#### [Aim of the task]
Please find the lines in the entries below that contain the word "area", and copy each one.
Data supplied Block Start
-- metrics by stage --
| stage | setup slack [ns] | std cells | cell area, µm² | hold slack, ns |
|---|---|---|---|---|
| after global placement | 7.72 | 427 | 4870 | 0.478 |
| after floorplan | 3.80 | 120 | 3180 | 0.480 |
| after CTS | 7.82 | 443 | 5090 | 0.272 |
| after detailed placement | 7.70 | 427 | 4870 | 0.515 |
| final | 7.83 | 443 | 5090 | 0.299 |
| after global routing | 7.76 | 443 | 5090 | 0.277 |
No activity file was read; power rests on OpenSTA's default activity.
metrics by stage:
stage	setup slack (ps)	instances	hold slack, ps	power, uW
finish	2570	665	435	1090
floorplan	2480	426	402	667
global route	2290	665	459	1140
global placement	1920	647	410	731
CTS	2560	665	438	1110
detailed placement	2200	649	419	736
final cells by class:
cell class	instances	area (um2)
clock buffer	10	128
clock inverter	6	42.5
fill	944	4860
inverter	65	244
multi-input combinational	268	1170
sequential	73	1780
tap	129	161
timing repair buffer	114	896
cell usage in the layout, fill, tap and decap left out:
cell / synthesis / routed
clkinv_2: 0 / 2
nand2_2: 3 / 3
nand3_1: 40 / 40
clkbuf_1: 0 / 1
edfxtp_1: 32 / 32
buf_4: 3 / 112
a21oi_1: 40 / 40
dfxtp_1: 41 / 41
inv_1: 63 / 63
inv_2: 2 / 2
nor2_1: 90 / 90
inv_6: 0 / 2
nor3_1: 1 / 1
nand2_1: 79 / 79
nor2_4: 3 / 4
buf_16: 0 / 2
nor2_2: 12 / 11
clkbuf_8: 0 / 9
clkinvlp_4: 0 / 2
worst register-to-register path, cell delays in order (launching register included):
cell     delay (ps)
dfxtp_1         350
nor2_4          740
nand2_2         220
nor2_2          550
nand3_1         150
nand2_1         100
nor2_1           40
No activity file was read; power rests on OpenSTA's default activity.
$ cat src/proc_bus_consts.svh
`ifndef PROC_BUS_CONSTS_SVH
`define PROC_BUS_CONSTS_SVH

`define MEM_WORDS      256             // SRAM depth in words
`define MEM_WAIT       2               // Cycles from first strobe to ack

// SRAM window, 1 KiB at zero
`define SRAM_BASE      32'h0000_0000
`define SRAM_SPAN      32'h0000_0400

// I/O window
`define IO_BASE        32'h1000_0000
`define IO_SPAN        32'h0000_0100
`define IO_GPIO_OFS    32'h0000_0000
`define IO_SCRATCH_OFS 32'h0000_0004

`define UNMAPPED_DATA  32'hDEAD_BEEF   // Read value outside both windows

`endif

$ cat src/proc_bus_pkg.sv
`default_nettype none

package proc_bus_pkg;

    typedef logic [31:0] word_t;    // Bus data word
    typedef logic [31:0] addr_t;    // Byte address
    typedef logic [3:0]  strb_t;    // One enable per byte lane
    typedef logic [7:0]  gpio_t;

    // Slave picked by the address decoder
    typedef enum logic [1:0] {
        REGION_SRAM = 2'd0,
        REGION_IO   = 2'd1,
        REGION_NONE = 2'd2
    } region_e;

endpackage

`default_nettype wire

$ cat src/wb_addr_decoder.sv
`timescale 1ns/100ps
`default_nettype none

`include "proc_bus_consts.svh"

module wb_addr_decoder (
    input  wire                        sys_clk_i,
    input  wire                        rst_i,
    // From the master
    input  wire                        m_cyc_i,
    input  wire                        m_stb_i,
    input  wire                        m_we_i,
    input  wire proc_bus_pkg::addr_t   m_adr_i,
    output proc_bus_pkg::word_t        m_dat_o,
    output logic                       m_ack_o,
    // SRAM slave
    output logic                       sram_stb_o,
    input  wire proc_bus_pkg::word_t   sram_dat_i,
    input  wire                        sram_ack_i,
    // I/O slave
    output logic                       io_stb_o,
    input  wire proc_bus_pkg::word_t   io_dat_i,
    input  wire                        io_ack_i
);

    proc_bus_pkg::region_e region;
    logic                  req;
    logic                  none_ack_q;

    assign req = m_cyc_i & m_stb_i;

    // Offsets wrap below the base so one compare covers a window
    always_comb begin
        if ((m_adr_i - `SRAM_BASE) < `SRAM_SPAN) begin
            region = proc_bus_pkg::REGION_SRAM;
        end else if ((m_adr_i - `IO_BASE) < `IO_SPAN) begin
            region = proc_bus_pkg::REGION_IO;
        end else begin
            region = proc_bus_pkg::REGION_NONE;
        end
    end

    assign sram_stb_o = req && (region == proc_bus_pkg::REGION_SRAM);
    assign io_stb_o   = req && (region == proc_bus_pkg::REGION_IO);

    // Unmapped cycles acked here and their writes dropped
    always_ff @(posedge sys_clk_i) begin
        if (rst_i) begin
            none_ack_q <= 1'b0;
        end else begin
            none_ack_q <= req && (region == proc_bus_pkg::REGION_NONE) && !none_ack_q;
        end
    end

    always_comb begin
        case (region)
            proc_bus_pkg::REGION_SRAM: begin
                m_ack_o = sram_ack_i;
                m_dat_o = sram_dat_i;
            end
            proc_bus_pkg::REGION_IO: begin
                m_ack_o = io_ack_i;
                m_dat_o = io_dat_i;
            end
            default: begin
                m_ack_o = none_ack_q;
                m_dat_o = m_we_i ? '0 : `UNMAPPED_DATA;   // Pattern on reads only
            end
        endcase
    end

    // A slave answers only while its own strobe is up
    a_ack_strobed: assert property (@(posedge sys_clk_i) disable iff (rst_i)
        (sram_ack_i |-> sram_stb_o) and (io_ack_i |-> io_stb_o));

endmodule

`default_nettype wire
**src/hw/rv_pkg.sv**
```systemverilog
// shared widths, opcodes and stage payload types for the rv32i pipeline core
`default_nettype none

package rv_pkg;

	localparam int xlen = 32;

	typedef logic [4:0] reg_addr_t;

	typedef enum logic [2:0] {
		alu_add,
		alu_sub,
		alu_and,
		alu_or,
		alu_slt
	} alu_op_t;

	// operand source for the execute stage
	typedef enum logic [1:0] {
		fwd_rf,
		fwd_mem,
		fwd_wb
	} forward_sel_t;

	// ------------------------------
	// base opcodes
	// ------------------------------
	localparam logic [6:0] opc_op     = 7'b0110011;
	localparam logic [6:0] opc_op_imm = 7'b0010011;
	localparam logic [6:0] opc_load   = 7'b0000011;
	localparam logic [6:0] opc_store  = 7'b0100011;
	localparam logic [6:0] opc_branch = 7'b1100011;

	typedef struct packed {
		logic    reg_write;
		logic    mem_read;
		logic    mem_write;
		logic    mem_to_reg;
		logic    alu_src;
		logic    branch;
		logic    branch_ne;
		alu_op_t alu_op;
	} ctrl_t;

	// ------------------------------
	// stage payloads
	// ------------------------------
	typedef struct packed {
		logic [xlen-1:0] pc;
		logic [xlen-1:0] instr;
	} if_id_t;

	typedef struct packed {
		ctrl_t           ctrl;
		logic [xlen-1:0] pc;
		logic [xlen-1:0] rs1_data;
		logic [xlen-1:0] rs2_data;
		logic [xlen-1:0] immediate;
		reg_addr_t       rs1;
		reg_addr_t       rs2;
		reg_addr_t       rd;
	} id_ex_t;

	typedef struct packed {
		logic            reg_write;
		logic            mem_read;
		logic            mem_write;
		logic            mem_to_reg;
		logic [xlen-1:0] alu_result;
		logic [xlen-1:0] store_data;
		reg_addr_t       rd;
	} ex_mem_t;

	typedef struct packed {
		logic            reg_write;
		logic            mem_to_reg;
		logic [xlen-1:0] alu_result;
		logic [xlen-1:0] load_data;
		reg_addr_t       rd;
	} mem_wb_t;

endpackage

`default_nettype wire

```
**src/hw/rv_hazard_if.sv**
```systemverilog
// stage register tags from the core to the hazard unit and its decisions back
`timescale 1ns/10ps
`default_nettype none

interface rv_hazard_if (input wire logic clk);

	rv_pkg::reg_addr_t    id_rs1, id_rs2;
	rv_pkg::reg_addr_t    ex_rs1, ex_rs2, ex_rd;
	logic                 ex_mem_read;
	rv_pkg::reg_addr_t    mem_rd, wb_rd;
	logic                 mem_reg_write, wb_reg_write;
	rv_pkg::forward_sel_t fwd_a, fwd_b;
	logic                 load_use;

	modport core (
		output id_rs1, id_rs2, ex_rs1, ex_rs2, ex_rd, ex_mem_read,
			mem_rd, mem_reg_write, wb_rd, wb_reg_write,
		input  fwd_a, fwd_b, load_use
	);

	modport hazard (
		input  clk, id_rs1, id_rs2, ex_rs1, ex_rs2, ex_rd, ex_mem_read,
			mem_rd, mem_reg_write, wb_rd, wb_reg_write,
		output fwd_a, fwd_b, load_use
	);

endinterface

`default_nettype wire

```
**src/hw/rv_stage_reg.sv**
```systemverilog
// pipeline boundary register with hold and bubble, one instance per stage boundary
`timescale 1ns/10ps
`default_nettype none

module rv_stage_reg #(
	parameter type payload_t = logic
) (
	input  wire logic clk,
	input  wire logic rst_n,
	input  wire logic hold,
	input  wire logic bubble,
	input  payload_t  d,
	output payload_t  q
);

	// hold beats bubble, bubble beats load
	always_ff @(posedge clk) begin
		if (!rst_n) begin
			q <= '0;
		end else if (hold) begin
			q <= q;
		end else if (bubble) begin
			q <= '0;
		end else begin
			q <= d;
		end
	end

	// a stalled stage must not lose its instruction to a flush
	hold_over_bubble: assert property (@(posedge clk) disable iff (!rst_n)
		(hold && bubble) |=> $stable(q));

endmodule

`default_nettype wire

```
**src/hw/rv_decoder.sv**
```systemverilog
// instruction decode into control fields, alu operation and sign-extended immediate
`timescale 1ns/10ps
`default_nettype none

module rv_decoder (
	input  wire logic [31:0] instr,
	output rv_pkg::ctrl_t    ctrl,
	output logic [31:0]      immediate
);

	logic [6:0] opcode;
	logic [2:0] funct3;
	logic       sub_bit;
	rv_pkg::alu_op_t fn_op;

	assign opcode = instr[6:0];
	assign funct3 = instr[14:12];
	// funct7 only matters for register-register ops, addi may have bit 30 set
	assign sub_bit = (opcode == rv_pkg::opc_op) && instr[30];

	always_comb begin
		case (funct3)
			3'b000: fn_op = sub_bit ? rv_pkg::alu_sub : rv_pkg::alu_add;
			3'b010: fn_op = rv_pkg::alu_slt;
			3'b110: fn_op = rv_pkg::alu_or;
			3'b111: fn_op = rv_pkg::alu_and;
			default: fn_op = rv_pkg::alu_add;
		endcase
	end

	// ------------------------------
	// control fields
	// ------------------------------
	always_comb begin
		ctrl = '0;
		case (opcode)
			rv_pkg::opc_op: begin
				ctrl.reg_write = 1'b1;
				ctrl.alu_op    = fn_op;
			end
			rv_pkg::opc_op_imm: begin
				ctrl.reg_write = 1'b1;
				ctrl.alu_src   = 1'b1;
				ctrl.alu_op    = fn_op;
			end
			rv_pkg::opc_load: begin
				ctrl.reg_write  = 1'b1;
				ctrl.mem_read   = 1'b1;
				ctrl.mem_to_reg = 1'b1;
				ctrl.alu_src    = 1'b1;
			end
			rv_pkg::opc_store: begin
				ctrl.mem_write = 1'b1;
				ctrl.alu_src   = 1'b1;
			end
			rv_pkg::opc_branch: begin
				// compare by subtraction, funct3[0] picks bne
				ctrl.branch    = 1'b1;
				ctrl.branch_ne = funct3[0];
				ctrl.alu_op    = rv_pkg::alu_sub;
			end
			default: ctrl = '0;
		endcase
	end

	// immediate formats, i-type unless store or branch
	always_comb begin
		case (opcode)
			rv_pkg::opc_store:
				immediate = {{20{instr[31]}}, instr[31:25], instr[11:7]};
			rv_pkg::opc_branch:
				immediate = {{19{instr[31]}}, instr[31], instr[7], instr[30:25],
					instr[11:8], 1'b0};
			default:
				immediate = {{20{instr[31]}}, instr[31:20]};
		endcase
	end

endmodule

`default_nettype wire

```
**src/hw/rv_regfile.sv**
```systemverilog
// integer register file, two read ports and one write port with same-cycle bypass
`timescale 1ns/10ps
`default_nettype none

module rv_regfile #(
	parameter int width = 32
) (
	input  wire logic             clk,
	input  wire logic             rst_n,
	input  rv_pkg::reg_addr_t     rs1,
	input  rv_pkg::reg_addr_t     rs2,
	output logic [width-1:0]      rs1_data,
	output logic [width-1:0]      rs2_data,
	input  rv_pkg::reg_addr_t     rd,
	input  wire logic [width-1:0] rd_data,
	input  wire logic             we
);

	// x0 has no storage
	logic [width-1:0] regs [31:1];
	logic             wr_hit;

	assign wr_hit = we && (rd != '0);

	always_ff @(posedge clk) begin
		if (rst_n && wr_hit) begin
			regs[rd] <= rd_data;
		end
	end

	// writeback result visible to decode in the same cycle
	assign rs1_data = (rs1 == '0) ? '0 : (wr_hit && rd == rs1) ? rd_data : regs[rs1];
	assign rs2_data = (rs2 == '0) ? '0 : (wr_hit && rd == rs2) ? rd_data : regs[rs2];

endmodule

`default_nettype wire

```
**src/hw/rv_alu.sv**
```systemverilog
// execute-stage alu for add, sub, and, or and signed slt, with a zero flag for branches
`timescale 1ns/10ps
`default_nettype none

module rv_alu #(
	parameter int width = 32
) (
	input  rv_pkg::alu_op_t        op,
	input  wire logic [width-1:0]  a,
	input  wire logic [width-1:0]  b,
	output logic [width-1:0]       result,
	output logic                   zero
);

	logic less;

	assign less = $signed(a) < $signed(b);

	always_comb begin
		case (op)
			rv_pkg::alu_add: result = a + b;
			rv_pkg::alu_sub: result = a - b;
			rv_pkg::alu_and: result = a & b;
			rv_pkg::alu_or:  result = a | b;
			rv_pkg::alu_slt: result = {{(width-1){1'b0}}, less};
			default:         result = a + b;
		endcase
	end

	// beq/bne look at this after a sub
	assign zero = (result == '0);

endmodule

`default_nettype wire

```
**src/hw/rv_hazard.sv**
```systemverilog
// operand forwarding selection and load-use bubble detection
`timescale 1ns/10ps
`default_nettype none

module rv_hazard (
	rv_hazard_if.hazard hz
);

	// youngest writer wins, x0 never forwards
	function automatic rv_pkg::forward_sel_t pick_src(input rv_pkg::reg_addr_t rs);
		rv_pkg::forward_sel_t sel;
		if (hz.mem_reg_write && hz.mem_rd != '0 && hz.mem_rd == rs) begin
			sel = rv_pkg::fwd_mem;
		end else if (hz.wb_reg_write && hz.wb_rd != '0 && hz.wb_rd == rs) begin
			sel = rv_pkg::fwd_wb;
		end else begin
			sel = rv_pkg::fwd_rf;
		end
		return sel;
	endfunction

	assign hz.fwd_a = pick_src(hz.ex_rs1);
	assign hz.fwd_b = pick_src(hz.ex_rs2);

	// ------------------------------
	// load-use
	// ------------------------------
	// rs2 of i-type instructions may match by accident, costs one spare bubble
	assign hz.load_use = hz.ex_mem_read && (hz.ex_rd != '0) &&
		((hz.ex_rd == hz.id_rs1) || (hz.ex_rd == hz.id_rs2));

	// a load into x0 has nothing to wait for
	no_x0_stall: assert property (@(posedge hz.clk)
		hz.load_use |-> (hz.ex_rd != '0));

endmodule

`default_nettype wire

```
**src/hw/rv_core.sv**
```systemverilog
// five-stage rv32i core top, wired straight to instruction rom and data memory ports
`timescale 1ns/10ps
`default_nettype none

module rv_core #(
	parameter int width = rv_pkg::xlen
) (
	input  wire logic             clk,
	input  wire logic             rst_n,
	output logic [width-3:0]      imem_addr,
	input  wire logic [31:0]      imem_data,
	output logic                  dmem_valid,
	output logic                  dmem_write,
	output logic [width-3:0]      dmem_addr,
	output logic [width-1:0]      dmem_wdata,
	input  wire logic [width-1:0] dmem_rdata,
	input  wire logic             dmem_ready
);

	logic [width-1:0] pc;
	logic             stall;
	logic             take_branch;
	logic [width-1:0] branch_target;

	rv_pkg::if_id_t  if_id_d, if_id_q;
	rv_pkg::id_ex_t  id_ex_d, id_ex_q;
	rv_pkg::ex_mem_t ex_mem_d, ex_mem_q;
	rv_pkg::mem_wb_t mem_wb_d, mem_wb_q;

	rv_pkg::ctrl_t    dec_ctrl;
	logic [31:0]      dec_imm;
	logic [width-1:0] rf_rs1_data, rf_rs2_data;
	logic [width-1:0] op_a, rs2_fwd, op_b;
	logic [width-1:0] alu_result;
	logic             alu_zero;
	logic [width-1:0] wb_data;

	rv_hazard_if hz (.clk(clk));

	// data memory holding back freezes the whole pipe
	assign stall = dmem_valid && !dmem_ready;

	// ------------------------------
	// fetch
	// ------------------------------
	always_ff @(posedge clk) begin
		if (!rst_n) begin
			pc <= '0;
		end else if (stall) begin
			pc <= pc;
		end else if (take_branch) begin
			pc <= branch_target;
		end else if (!hz.load_use) begin
			pc <= pc + width'(4);
		end
	end

	assign imem_addr = pc[width-1:2];
	assign if_id_d = '{pc: pc, instr: imem_data};

	rv_stage_reg #(.payload_t(rv_pkg::if_id_t)) u_if_id (
		.clk(clk), .rst_n(rst_n), .hold(stall || hz.load_use),
		.bubble(take_branch), .d(if_id_d), .q(if_id_q)
	);

	// ------------------------------
	// decode
	// ------------------------------
	rv_decoder u_decoder (.instr(if_id_q.instr), .ctrl(dec_ctrl), .immediate(dec_imm));

	rv_regfile #(.width(width)) u_regfile (
		.clk(clk), .rst_n(rst_n),
		.rs1(if_id_q.instr[19:15]), .rs2(if_id_q.instr[24:20]),
		.rs1_data(rf_rs1_data), .rs2_data(rf_rs2_data),
		.rd(mem_wb_q.rd), .rd_data(wb_data), .we(mem_wb_q.reg_write)
	);

	always_comb begin
		id_ex_d.ctrl      = dec_ctrl;
		id_ex_d.pc        = if_id_q.pc;
		id_ex_d.rs1_data  = rf_rs1_data;
		id_ex_d.rs2_data  = rf_rs2_data;
		id_ex_d.immediate = dec_imm;
		id_ex_d.rs1       = if_id_q.instr[19:15];
		id_ex_d.rs2       = if_id_q.instr[24:20];
		id_ex_d.rd        = if_id_q.instr[11:7];
	end

	// load-use inserts a bubble, a taken branch squashes the decoded instruction
	rv_stage_reg #(.payload_t(rv_pkg::id_ex_t)) u_id_ex (
		.clk(clk), .rst_n(rst_n), .hold(stall),
		.bubble(hz.load_use || take_branch), .d(id_ex_d), .q(id_ex_q)
	);

	// ------------------------------
	// execute
	// ------------------------------
	assign hz.id_rs1        = if_id_q.instr[19:15];
	assign hz.id_rs2        = if_id_q.instr[24:20];
	assign hz.ex_rs1        = id_ex_q.rs1;
	assign hz.ex_rs2        = id_ex_q.rs2;
	assign hz.ex_rd         = id_ex_q.rd;
	assign hz.ex_mem_read   = id_ex_q.ctrl.mem_read;
	assign hz.mem_rd        = ex_mem_q.rd;
	assign hz.mem_reg_write = ex_mem_q.reg_write;
	assign hz.wb_rd         = mem_wb_q.rd;
	assign hz.wb_reg_write  = mem_wb_q.reg_write;

	rv_hazard u_hazard (.hz(hz));

	always_comb begin
		case (hz.fwd_a)
			rv_pkg::fwd_mem: op_a = ex_mem_q.alu_result;
			rv_pkg::fwd_wb:  op_a = wb_data;
			default:         op_a = id_ex_q.rs1_data;
		endcase
		case (hz.fwd_b)
			rv_pkg::fwd_mem: rs2_fwd = ex_mem_q.alu_result;
			rv_pkg::fwd_wb:  rs2_fwd = wb_data;
			default:         rs2_fwd = id_ex_q.rs2_data;
		endcase
	end

	assign op_b = id_ex_q.ctrl.alu_src ? id_ex_q.immediate : rs2_fwd;

	rv_alu #(.width(width)) u_alu (
		.op(id_ex_q.ctrl.alu_op), .a(op_a), .b(op_b), .result(alu_result), .zero(alu_zero)
	);

	// beq on equal, bne on not equal
	assign take_branch = id_ex_q.ctrl.branch && (id_ex_q.ctrl.branch_ne ^ alu_zero);
	assign branch_target = id_ex_q.pc + id_ex_q.immediate;

	assign ex_mem_d = '{reg_write: id_ex_q.ctrl.reg_write, mem_read: id_ex_q.ctrl.mem_read,
		mem_write: id_ex_q.ctrl.mem_write, mem_to_reg: id_ex_q.ctrl.mem_to_reg,
		alu_result: alu_result, store_data: rs2_fwd, rd: id_ex_q.rd};

	rv_stage_reg #(.payload_t(rv_pkg::ex_mem_t)) u_ex_mem (
		.clk(clk), .rst_n(rst_n), .hold(stall), .bubble(1'b0), .d(ex_mem_d), .q(ex_mem_q)
	);

	// ------------------------------
	// memory and writeback
	// ------------------------------
	assign dmem_valid = ex_mem_q.mem_read || ex_mem_q.mem_write;
	assign dmem_write = ex_mem_q.mem_write;
	assign dmem_addr  = ex_mem_q.alu_result[width-1:2];
	assign dmem_wdata = ex_mem_q.store_data;

	assign mem_wb_d = '{reg_write: ex_mem_q.reg_write, mem_to_reg: ex_mem_q.mem_to_reg,
		alu_result: ex_mem_q.alu_result, load_data: dmem_rdata, rd: ex_mem_q.rd};

	rv_stage_reg #(.payload_t(rv_pkg::mem_wb_t)) u_mem_wb (
		.clk(clk), .rst_n(rst_n), .hold(stall), .bubble(1'b0), .d(mem_wb_d), .q(mem_wb_q)
	);

	assign wb_data = mem_wb_q.mem_to_reg ? mem_wb_q.load_data : mem_wb_q.alu_result;

	// request must stay put until the memory takes it
	dmem_hold: assert property (@(posedge clk) disable iff (!rst_n)
		(dmem_valid && !dmem_ready) |=>
			($stable(dmem_addr) && $stable(dmem_wdata) && $stable(dmem_write)));

endmodule

`default_nettype wire

```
Data supplied Block End
#### [Written response]
| stage | setup slack [ns] | std cells | cell area, µm² | hold slack, ns |
cell class	instances	area (um2)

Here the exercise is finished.